For the duration of her World War II service, Alkaid acted as an interisland transport. Some of the ports she visited included Noumea, New Caledonia; Guadalcanal; Tulagi; Suva, Fiji; Auckland and Wellington, New Zealand; Efate, New Hebrides; Oro Bay, New Guinea; Iwo Jima; Guam; and Eniwetok.

On 15 May 1945, Alkaid sailed from Ulithi, with a convoy bound for Okinawa. She arrived off Hagushi beach on 21 May, and operated there through the end of the month.

Alkaid touched at Pearl Harbor in early August. She was undergoing availability when she received word of the Japanese surrender. In September, the ship got underway for Japan. After making calls at Eniwetok, Saipan, and Iwo Jima, Alkaid dropped anchor at Yokosuka, Japan, on 4 October. For the next one and one-half months, the ship served with the occupation forces in Japan.

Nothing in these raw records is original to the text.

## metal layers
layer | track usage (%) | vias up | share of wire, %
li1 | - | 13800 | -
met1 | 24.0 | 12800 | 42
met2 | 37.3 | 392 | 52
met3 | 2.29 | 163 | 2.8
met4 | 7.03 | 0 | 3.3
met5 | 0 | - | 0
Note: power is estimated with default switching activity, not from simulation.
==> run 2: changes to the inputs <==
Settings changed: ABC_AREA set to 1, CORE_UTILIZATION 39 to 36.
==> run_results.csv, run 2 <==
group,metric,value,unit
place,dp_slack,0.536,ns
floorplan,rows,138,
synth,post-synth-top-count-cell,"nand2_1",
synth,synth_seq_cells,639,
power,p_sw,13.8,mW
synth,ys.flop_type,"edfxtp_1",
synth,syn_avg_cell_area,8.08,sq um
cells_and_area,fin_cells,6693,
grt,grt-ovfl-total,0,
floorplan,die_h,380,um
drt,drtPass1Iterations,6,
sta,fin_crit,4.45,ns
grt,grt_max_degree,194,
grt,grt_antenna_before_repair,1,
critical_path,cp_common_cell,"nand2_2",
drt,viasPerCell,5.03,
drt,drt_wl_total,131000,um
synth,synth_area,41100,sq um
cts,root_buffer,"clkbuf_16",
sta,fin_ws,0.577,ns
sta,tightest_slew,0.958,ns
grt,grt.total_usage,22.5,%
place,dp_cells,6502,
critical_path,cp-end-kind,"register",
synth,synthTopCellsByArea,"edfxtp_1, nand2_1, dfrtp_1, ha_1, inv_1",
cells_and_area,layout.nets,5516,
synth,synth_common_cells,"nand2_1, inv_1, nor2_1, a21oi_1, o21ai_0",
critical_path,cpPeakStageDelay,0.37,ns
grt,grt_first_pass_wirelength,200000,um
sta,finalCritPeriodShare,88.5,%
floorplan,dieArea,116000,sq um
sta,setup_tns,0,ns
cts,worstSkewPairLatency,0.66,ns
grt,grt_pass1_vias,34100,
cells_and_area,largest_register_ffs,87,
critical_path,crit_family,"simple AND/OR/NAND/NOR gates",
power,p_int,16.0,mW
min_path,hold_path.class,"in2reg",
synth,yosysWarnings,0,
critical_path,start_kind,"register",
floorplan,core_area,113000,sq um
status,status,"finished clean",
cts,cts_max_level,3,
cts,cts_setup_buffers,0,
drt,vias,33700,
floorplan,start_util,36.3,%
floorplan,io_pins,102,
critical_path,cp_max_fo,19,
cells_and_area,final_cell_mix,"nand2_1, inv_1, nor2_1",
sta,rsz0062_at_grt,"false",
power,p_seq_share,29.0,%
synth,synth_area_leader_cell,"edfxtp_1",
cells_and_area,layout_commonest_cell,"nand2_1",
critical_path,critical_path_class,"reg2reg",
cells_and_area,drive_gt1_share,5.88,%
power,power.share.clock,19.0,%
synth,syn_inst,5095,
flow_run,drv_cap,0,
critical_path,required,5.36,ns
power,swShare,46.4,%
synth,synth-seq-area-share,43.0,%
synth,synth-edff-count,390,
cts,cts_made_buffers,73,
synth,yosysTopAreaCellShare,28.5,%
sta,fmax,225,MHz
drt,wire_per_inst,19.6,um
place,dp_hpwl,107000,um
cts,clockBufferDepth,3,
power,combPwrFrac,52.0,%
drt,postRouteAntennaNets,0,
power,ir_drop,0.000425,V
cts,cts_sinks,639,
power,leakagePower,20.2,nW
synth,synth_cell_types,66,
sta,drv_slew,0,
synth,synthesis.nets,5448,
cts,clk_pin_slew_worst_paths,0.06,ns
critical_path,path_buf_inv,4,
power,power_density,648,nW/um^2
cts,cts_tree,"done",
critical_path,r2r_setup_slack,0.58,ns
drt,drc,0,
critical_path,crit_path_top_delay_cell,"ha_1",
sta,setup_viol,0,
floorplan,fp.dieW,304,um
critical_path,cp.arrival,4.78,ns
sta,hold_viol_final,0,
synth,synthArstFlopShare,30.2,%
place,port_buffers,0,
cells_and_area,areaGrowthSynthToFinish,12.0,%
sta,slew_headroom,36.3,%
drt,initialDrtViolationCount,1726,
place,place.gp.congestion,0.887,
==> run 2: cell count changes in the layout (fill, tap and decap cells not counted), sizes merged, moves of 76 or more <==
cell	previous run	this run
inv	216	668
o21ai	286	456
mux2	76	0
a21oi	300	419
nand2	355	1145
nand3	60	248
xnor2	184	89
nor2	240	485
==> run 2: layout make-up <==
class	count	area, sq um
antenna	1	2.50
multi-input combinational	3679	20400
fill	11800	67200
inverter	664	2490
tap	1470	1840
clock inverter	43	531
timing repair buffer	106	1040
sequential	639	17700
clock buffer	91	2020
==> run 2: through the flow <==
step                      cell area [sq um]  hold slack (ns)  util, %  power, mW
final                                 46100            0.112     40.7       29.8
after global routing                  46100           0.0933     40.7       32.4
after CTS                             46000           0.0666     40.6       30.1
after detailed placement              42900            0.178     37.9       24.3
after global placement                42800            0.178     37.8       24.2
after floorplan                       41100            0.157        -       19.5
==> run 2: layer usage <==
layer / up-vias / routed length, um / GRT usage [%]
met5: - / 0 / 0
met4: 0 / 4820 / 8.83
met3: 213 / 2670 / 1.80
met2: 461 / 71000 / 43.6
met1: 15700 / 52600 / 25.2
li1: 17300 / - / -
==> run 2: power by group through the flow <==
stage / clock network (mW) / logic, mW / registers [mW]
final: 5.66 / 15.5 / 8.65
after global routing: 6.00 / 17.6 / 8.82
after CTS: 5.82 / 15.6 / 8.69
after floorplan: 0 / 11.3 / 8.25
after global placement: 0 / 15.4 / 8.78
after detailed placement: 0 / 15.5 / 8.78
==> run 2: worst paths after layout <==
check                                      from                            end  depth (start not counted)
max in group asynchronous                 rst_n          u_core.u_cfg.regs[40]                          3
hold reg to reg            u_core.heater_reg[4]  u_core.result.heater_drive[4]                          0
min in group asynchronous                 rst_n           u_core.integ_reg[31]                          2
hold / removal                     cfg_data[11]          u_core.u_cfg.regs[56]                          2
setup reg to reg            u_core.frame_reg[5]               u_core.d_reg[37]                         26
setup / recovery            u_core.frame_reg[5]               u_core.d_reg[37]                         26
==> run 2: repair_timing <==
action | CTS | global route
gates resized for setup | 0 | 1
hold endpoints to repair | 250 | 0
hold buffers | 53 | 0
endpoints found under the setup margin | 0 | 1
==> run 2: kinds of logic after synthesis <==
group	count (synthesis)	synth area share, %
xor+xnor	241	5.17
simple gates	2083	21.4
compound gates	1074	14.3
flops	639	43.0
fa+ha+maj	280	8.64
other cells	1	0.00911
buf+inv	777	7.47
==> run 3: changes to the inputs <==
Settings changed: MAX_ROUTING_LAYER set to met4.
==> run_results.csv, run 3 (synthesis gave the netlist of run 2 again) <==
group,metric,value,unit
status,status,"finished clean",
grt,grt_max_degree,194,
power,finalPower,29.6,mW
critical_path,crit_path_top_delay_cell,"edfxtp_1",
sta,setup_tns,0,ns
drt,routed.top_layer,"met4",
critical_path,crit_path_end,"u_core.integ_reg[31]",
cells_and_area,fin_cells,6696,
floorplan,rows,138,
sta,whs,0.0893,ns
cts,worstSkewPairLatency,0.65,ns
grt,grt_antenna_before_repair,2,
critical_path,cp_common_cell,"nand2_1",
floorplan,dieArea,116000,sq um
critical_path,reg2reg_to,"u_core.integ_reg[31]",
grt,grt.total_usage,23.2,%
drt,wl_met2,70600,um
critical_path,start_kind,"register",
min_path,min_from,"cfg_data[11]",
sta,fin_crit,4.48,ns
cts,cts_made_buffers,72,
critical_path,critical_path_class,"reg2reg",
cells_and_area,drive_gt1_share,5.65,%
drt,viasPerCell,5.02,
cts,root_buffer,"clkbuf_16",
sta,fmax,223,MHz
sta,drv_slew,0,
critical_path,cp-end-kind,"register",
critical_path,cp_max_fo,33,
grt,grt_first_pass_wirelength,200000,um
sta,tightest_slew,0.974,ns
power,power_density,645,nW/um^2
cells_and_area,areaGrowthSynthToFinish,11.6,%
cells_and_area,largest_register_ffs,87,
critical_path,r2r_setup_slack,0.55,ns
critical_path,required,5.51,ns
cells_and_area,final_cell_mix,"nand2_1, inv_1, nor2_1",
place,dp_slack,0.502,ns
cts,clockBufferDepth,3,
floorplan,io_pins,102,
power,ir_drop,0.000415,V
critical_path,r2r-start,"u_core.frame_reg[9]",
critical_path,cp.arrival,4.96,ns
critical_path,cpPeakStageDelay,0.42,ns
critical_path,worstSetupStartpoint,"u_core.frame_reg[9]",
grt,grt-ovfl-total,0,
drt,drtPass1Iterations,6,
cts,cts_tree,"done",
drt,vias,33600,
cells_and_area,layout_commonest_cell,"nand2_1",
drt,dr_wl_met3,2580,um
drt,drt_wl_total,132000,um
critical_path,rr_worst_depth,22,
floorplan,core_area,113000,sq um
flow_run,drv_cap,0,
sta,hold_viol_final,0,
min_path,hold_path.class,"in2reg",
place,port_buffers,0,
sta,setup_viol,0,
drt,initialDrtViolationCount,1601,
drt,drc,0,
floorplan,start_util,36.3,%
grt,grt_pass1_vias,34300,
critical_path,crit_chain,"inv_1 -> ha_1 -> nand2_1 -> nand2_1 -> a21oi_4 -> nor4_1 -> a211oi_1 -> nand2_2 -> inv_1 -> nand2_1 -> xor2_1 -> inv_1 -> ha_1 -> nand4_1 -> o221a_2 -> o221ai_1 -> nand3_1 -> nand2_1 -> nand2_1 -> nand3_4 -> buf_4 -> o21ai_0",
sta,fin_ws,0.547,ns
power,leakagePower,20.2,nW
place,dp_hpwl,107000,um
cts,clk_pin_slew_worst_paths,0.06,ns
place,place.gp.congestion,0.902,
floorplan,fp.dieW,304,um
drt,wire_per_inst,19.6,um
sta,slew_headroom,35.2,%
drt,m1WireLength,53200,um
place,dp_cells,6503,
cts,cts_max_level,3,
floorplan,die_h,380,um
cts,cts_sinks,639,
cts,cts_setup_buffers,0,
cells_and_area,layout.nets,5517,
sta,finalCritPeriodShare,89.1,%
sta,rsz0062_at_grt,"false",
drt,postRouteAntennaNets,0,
==> config.mk <==
export PLATFORM = sky130hd
export DESIGN_NAME = line_follow_steering
export DESIGN_NICKNAME = d
export VERILOG_FILES = /design/src/hdl/lfs_pkg.sv /design/src/hdl/line_follow_steering.sv
export SDC_FILE = /design/constraint.sdc
export NUM_CORES = 1
export LEC_CHECK = 0
export ABC_AREA = 1
export BUFFER_PORTS_ARGS = -buffer_cell sky130_fd_sc_hd__buf_2
export CAP_MARGIN = 40
export CORE_MARGIN = 8
export CORE_UTILIZATION = 45
export DETAILED_ROUTE_END_ITERATION = 8
export PLACE_DENSITY = 0.74
export SLEW_MARGIN = 40
export SYNTH_ARGS = -nofsm -noshare
export SYNTH_HDL_FRONTEND = slang
export SYNTH_SLANG_ARGS = --single-unit
==> constraint.sdc <==
create_clock -name clock -period 13 [get_ports clock]
set_input_delay 0.65 -clock clock [delete_from_list [all_inputs] [get_ports clock]]
set_output_delay 0.65 -clock clock [all_outputs]
set_load 0.02 [all_outputs]
<file path="src/rdc_pkg.sv">
`timescale 1ns / 1ps
// ----------------------------------------------------------------------------
// Radix digit converter package
// Widths, stack sizing and the control bundle shared by the converter modules.
// ----------------------------------------------------------------------------
package rdc_pkg;

    localparam int unsigned VALUE_W     = 31;
    localparam int unsigned RADIX_W     = 5;
    localparam int unsigned DIGIT_W     = 4;
    localparam int unsigned S_TDATA_W   = ((VALUE_W + RADIX_W + 7) / 8) * 8;
    localparam int unsigned M_TDATA_W   = ((DIGIT_W + 7) / 8) * 8;

    localparam int unsigned RADIX_MIN   = 2;
    localparam int unsigned RADIX_MAX   = 16;

    localparam int unsigned STACK_DEPTH = 32;
    localparam int unsigned STACK_IDX_W = $clog2(STACK_DEPTH);
    localparam int unsigned STACK_CNT_W = $clog2(STACK_DEPTH + 1);

    localparam int unsigned DIV_BITS_PER_CYCLE = 8;
    localparam int unsigned DIV_CYCLES  = (VALUE_W + DIV_BITS_PER_CYCLE - 1) / DIV_BITS_PER_CYCLE;
    localparam int unsigned DIV_W       = DIV_CYCLES * DIV_BITS_PER_CYCLE;
    localparam int unsigned DIV_CNT_W   = $clog2(DIV_CYCLES + 1);

    typedef struct packed {
        logic               push;
        logic               pop;
        logic [DIGIT_W-1:0] data;
    } t_stack_ctrl;

endpackage

</file>
<file path="src/rdc_divider.sv">
`timescale 1ns / 1ps
// ----------------------------------------------------------------------------
// Radix digit converter divider
// Iterative restoring divider that retires eight quotient bits per cycle.
// ----------------------------------------------------------------------------
module rdc_divider (
    input  logic                         i_clk,
    input  logic                         i_rst_n,
    input  logic                         i_start,
    input  logic [rdc_pkg::VALUE_W-1:0]  i_dividend,
    input  logic [rdc_pkg::RADIX_W-1:0]  i_divisor,
    output logic                         o_done,
    output logic [rdc_pkg::VALUE_W-1:0]  o_quotient,
    output logic [rdc_pkg::DIGIT_W-1:0]  o_remainder
);

    logic                           r_busy;
    logic                           n_busy;
    logic                           r_done;
    logic                           n_done;
    logic [rdc_pkg::DIV_CNT_W-1:0]  r_cnt;
    logic [rdc_pkg::DIV_CNT_W-1:0]  n_cnt;
    logic [rdc_pkg::DIV_W-1:0]      r_q;
    logic [rdc_pkg::DIV_W-1:0]      n_q;
    logic [rdc_pkg::DIGIT_W-1:0]    r_rem;
    logic [rdc_pkg::DIGIT_W-1:0]    n_rem;
    logic [rdc_pkg::DIV_W-1:0]      w_q;
    logic [rdc_pkg::DIGIT_W-1:0]    w_rem;

    always_comb begin
        logic [rdc_pkg::RADIX_W-1:0] t;
        logic                        b;
        w_q   = r_q;
        w_rem = r_rem;
        for (int i = 0; i < int'(rdc_pkg::DIV_BITS_PER_CYCLE); i++) begin
            t = {w_rem, w_q[rdc_pkg::DIV_W-1]};
            b = (t >= i_divisor);
            if (b) begin
                t = t - i_divisor;
            end
            w_rem = t[rdc_pkg::DIGIT_W-1:0];
            w_q   = {w_q[rdc_pkg::DIV_W-2:0], b};
        end
    end

    always_comb begin
        n_busy = r_busy;
        n_done = 1'b0;
        n_cnt  = r_cnt;
        n_q    = r_q;
        n_rem  = r_rem;
        if (i_start) begin
            n_busy = 1'b1;
            n_cnt  = rdc_pkg::DIV_CNT_W'(rdc_pkg::DIV_CYCLES);
            n_q    = rdc_pkg::DIV_W'(i_dividend);
            n_rem  = '0;
        end else if (r_busy) begin
            n_q   = w_q;
            n_rem = w_rem;
            n_cnt = r_cnt - 1'b1;
            if (r_cnt == rdc_pkg::DIV_CNT_W'(1)) begin
                n_busy = 1'b0;
                n_done = 1'b1;
            end
        end
    end

    always_ff @(posedge i_clk) begin
        if (!i_rst_n) begin
            r_busy <= 1'b0;
            r_done <= 1'b0;
            r_cnt  <= '0;
        end else begin
            r_busy <= n_busy;
            r_done <= n_done;
            r_cnt  <= n_cnt;
        end
        r_q   <= n_q;
        r_rem <= n_rem;
    end

    assign o_done      = r_done;
    assign o_quotient  = r_q[rdc_pkg::VALUE_W-1:0];
    assign o_remainder = r_rem;

endmodule

</file>
<file path="src/rdc_digit_stack.sv">
`timescale 1ns / 1ps
// ----------------------------------------------------------------------------
// Radix digit converter stack
// Last-in first-out store of digits with a fill count.
// ----------------------------------------------------------------------------
module rdc_digit_stack (
    input  logic                             i_clk,
    input  logic                             i_rst_n,
    input  rdc_pkg::t_stack_ctrl             i_ctrl,
    output logic [rdc_pkg::STACK_CNT_W-1:0]  o_count,
    output logic [rdc_pkg::DIGIT_W-1:0]      o_top
);

    logic [rdc_pkg::DIGIT_W-1:0]     r_mem [rdc_pkg::STACK_DEPTH];
    logic [rdc_pkg::STACK_CNT_W-1:0] r_count;
    logic [rdc_pkg::STACK_CNT_W-1:0] n_count;
    logic [rdc_pkg::STACK_CNT_W-1:0] w_top_cnt;
    logic                            w_full;
    logic                            w_empty;

    assign w_full    = (r_count == rdc_pkg::STACK_CNT_W'(rdc_pkg::STACK_DEPTH));
    assign w_empty   = (r_count == '0);
    assign w_top_cnt = r_count - 1'b1;

    always_comb begin
        n_count = r_count;
        if (i_ctrl.push && !w_full) begin
            n_count = r_count + 1'b1;
        end else if (i_ctrl.pop && !w_empty) begin
            n_count = r_count - 1'b1;
        end
    end

    always_ff @(posedge i_clk) begin
        if (!i_rst_n) begin
            r_count <= '0;
        end else begin
            r_count <= n_count;
        end
        if (i_ctrl.push && !w_full) begin
            r_mem[r_count[rdc_pkg::STACK_IDX_W-1:0]] <= i_ctrl.data;
        end
    end

    assign o_count = r_count;
    assign o_top   = r_mem[w_top_cnt[rdc_pkg::STACK_IDX_W-1:0]];

endmodule

</file>
<file path="src/radix_digit_converter.sv">
`timescale 1ns / 1ps
// ----------------------------------------------------------------------------
// Radix digit converter
// Converts a non-negative integer into its digits in a radix from 2 to 16.
// ----------------------------------------------------------------------------
// The slave stream carries one conversion per transfer: the value in tdata
// bits 30:0 and the radix in bits 35:31. A radix below 2 is treated as 2 and
// one above 16 as 16. The master stream returns one transfer per digit, most
// significant first, with the digit in tdata bits 3:0 and tlast on the final,
// least significant digit. A value of zero gives one digit 0 with tlast.
// Digits come from repeated division by the radix in one shared divider that
// retires eight quotient bits per cycle; each division is preceded by a
// compare against the radix. A value with D digits is divided D-1 times and
// its D digits are then emitted before the return to idle, at most 31 digits
// for radix 2. The slave side is not ready while a conversion is in
// progress; it becomes ready again once the stack has emptied and the state
// machine has returned to idle, even if the receiver has not taken the last
// digit yet. When the receiver stalls, digits wait in the output register and
// popping stops. Reset empties the digit stack, clears the master stream's
// valid state and returns the converter to idle, so the slave side is ready.
// ----------------------------------------------------------------------------
module radix_digit_converter (
    input  logic                             i_clk,
    input  logic                             i_rst_n,
    input  logic                             i_s_axis_tvalid,
    output logic                             o_s_axis_tready,
    // Fields from bit 0: value (31), radix (5), zero fill (4).
    input  logic [rdc_pkg::S_TDATA_W-1:0]    i_s_axis_tdata,
    output logic                             o_m_axis_tvalid,
    input  logic                             i_m_axis_tready,
    // Fields from bit 0: digit (4), zero fill (4).
    output logic [rdc_pkg::M_TDATA_W-1:0]    o_m_axis_tdata,
    output logic                             o_m_axis_tlast
);

    typedef enum logic [3:0] {
        ST_IDLE  = 4'b0001,
        ST_CHECK = 4'b0010,
        ST_DIV   = 4'b0100,
        ST_EMIT  = 4'b1000
    } t_state;

    t_state                            r_state;
    t_state                            n_state;
    logic [rdc_pkg::VALUE_W-1:0]       r_val;
    logic [rdc_pkg::VALUE_W-1:0]       n_val;
    logic [rdc_pkg::RADIX_W-1:0]       r_radix;
    logic [rdc_pkg::RADIX_W-1:0]       n_radix;
    logic                              r_ovalid;
    logic                              n_ovalid;
    logic [rdc_pkg::DIGIT_W-1:0]       r_odigit;
    logic [rdc_pkg::DIGIT_W-1:0]       n_odigit;
    logic                              r_olast;
    logic                              n_olast;

    rdc_pkg::t_stack_ctrl              w_sctrl;
    logic [rdc_pkg::STACK_CNT_W-1:0]   w_count;
    logic [rdc_pkg::DIGIT_W-1:0]       w_top;
    logic                              w_div_start;
    logic                              w_div_done;
    logic [rdc_pkg::VALUE_W-1:0]       w_quo;
    logic [rdc_pkg::DIGIT_W-1:0]       w_rem;
    logic                              w_in_fire;
    logic                              w_load;
    logic [rdc_pkg::VALUE_W-1:0]       w_in_value;
    logic [rdc_pkg::RADIX_W-1:0]       w_in_radix;
    logic [rdc_pkg::RADIX_W-1:0]       w_sat_radix;

    assign w_in_value = i_s_axis_tdata[rdc_pkg::VALUE_W-1:0];
    assign w_in_radix = i_s_axis_tdata[rdc_pkg::VALUE_W +: rdc_pkg::RADIX_W];

    always_comb begin
        if (w_in_radix < rdc_pkg::RADIX_W'(rdc_pkg::RADIX_MIN)) begin
            w_sat_radix = rdc_pkg::RADIX_W'(rdc_pkg::RADIX_MIN);
        end else if (w_in_radix > rdc_pkg::RADIX_W'(rdc_pkg::RADIX_MAX)) begin
            w_sat_radix = rdc_pkg::RADIX_W'(rdc_pkg::RADIX_MAX);
        end else begin
            w_sat_radix = w_in_radix;
        end
    end

    assign o_s_axis_tready = (r_state == ST_IDLE);
    assign w_in_fire       = i_s_axis_tvalid && o_s_axis_tready;
    assign w_load          = (r_state == ST_EMIT) && (w_count != '0)
                             && (!r_ovalid || i_m_axis_tready);

    always_comb begin
        n_state      = r_state;
        n_val        = r_val;
        n_radix      = r_radix;
        w_div_start  = 1'b0;
        w_sctrl.push = 1'b0;
        w_sctrl.pop  = 1'b0;
        w_sctrl.data = r_val[rdc_pkg::DIGIT_W-1:0];
        unique case (r_state)
            ST_IDLE: begin
                if (w_in_fire) begin
                    n_val   = w_in_value;
                    n_radix = w_sat_radix;
                    n_state = ST_CHECK;
                end
            end
            ST_CHECK: begin
                if (r_val >= rdc_pkg::VALUE_W'(r_radix)) begin
                    w_div_start = 1'b1;
                    n_state     = ST_DIV;
                end else begin
                    w_sctrl.push = 1'b1;
                    n_state      = ST_EMIT;
                end
            end
            ST_DIV: begin
                if (w_div_done) begin
                    w_sctrl.push = 1'b1;
                    w_sctrl.data = w_rem;
                    n_val        = w_quo;
                    n_state      = ST_CHECK;
                end
            end
            ST_EMIT: begin
                w_sctrl.pop = w_load;
                if (w_count == '0) begin
                    n_state = ST_IDLE;
                end
            end
            default: begin
                n_state = ST_IDLE;
            end
        endcase
    end

    always_comb begin
        n_ovalid = r_ovalid;
        n_odigit = r_odigit;
        n_olast  = r_olast;
        if (r_ovalid && i_m_axis_tready) begin
            n_ovalid = 1'b0;
        end
        if (w_load) begin
            n_ovalid = 1'b1;
            n_odigit = w_top;
            n_olast  = (w_count == rdc_pkg::STACK_CNT_W'(1));
        end
    end

    always_ff @(posedge i_clk) begin
        if (!i_rst_n) begin
            r_state  <= ST_IDLE;
            r_ovalid <= 1'b0;
        end else begin
            r_state  <= n_state;
            r_ovalid <= n_ovalid;
        end
        r_val    <= n_val;
        r_radix  <= n_radix;
        r_odigit <= n_odigit;
        r_olast  <= n_olast;
    end

    rdc_divider u_divider (
        .i_clk       (i_clk),
        .i_rst_n     (i_rst_n),
        .i_start     (w_div_start),
        .i_dividend  (r_val),
        .i_divisor   (r_radix),
        .o_done      (w_div_done),
        .o_quotient  (w_quo),
        .o_remainder (w_rem)
    );

    rdc_digit_stack u_stack (
        .i_clk   (i_clk),
        .i_rst_n (i_rst_n),
        .i_ctrl  (w_sctrl),
        .o_count (w_count),
        .o_top   (w_top)
    );

    assign o_m_axis_tvalid = r_ovalid;
    assign o_m_axis_tdata  = rdc_pkg::M_TDATA_W'(r_odigit);
    assign o_m_axis_tlast  = r_olast;

    a_idle_stack_empty: assert property (@(posedge i_clk) disable iff (!i_rst_n)
        o_s_axis_tready |-> (w_count == '0))
        else $error("Converter is ready while digits remain on the stack.");

    a_div_done_in_div: assert property (@(posedge i_clk) disable iff (!i_rst_n)
        w_div_done |-> (r_state == ST_DIV))
        else $error("Divider finished outside the division state.");

    a_last_empties: assert property (@(posedge i_clk) disable iff (!i_rst_n)
        (w_load && (w_count == rdc_pkg::STACK_CNT_W'(1))) |=> (w_count == '0))
        else $error("Stack not empty after the final digit was loaded.");

    a_count_bound: assert property (@(posedge i_clk) disable iff (!i_rst_n)
        w_count <= rdc_pkg::STACK_CNT_W'(rdc_pkg::STACK_DEPTH))
        else $error("Digit count exceeds the stack depth.");

endmodule
</file>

On 16 November, Alkaid left Japan with a load of homeward-bound American troops and reached Long Beach, California, on 9 December 1945. On 4 January 1946, Alkaid departed Long Beach for San Francisco, California, arriving on 6 January 1946.

==Decommissioning==

The ship was decommissioned there and returned to the Maritime Commission (MARCOM) on 11 March 1946, and entered the Suisun Bay Reserve Fleet at Suisun Bay, California. Alkaid was stricken from the Navy list on 28 March 1946.

Resuming the name William G. Sumner, the ship remained in reserve into the 1960s. She was sold for scrapping to the National Metal & Steel Corp., on 31 March 1964, for $52,609.15. She was removed from the fleet by the purchaser on 20 April 1964.

== Military awards and honors ==

Alkaid won one battle star for her World War II service.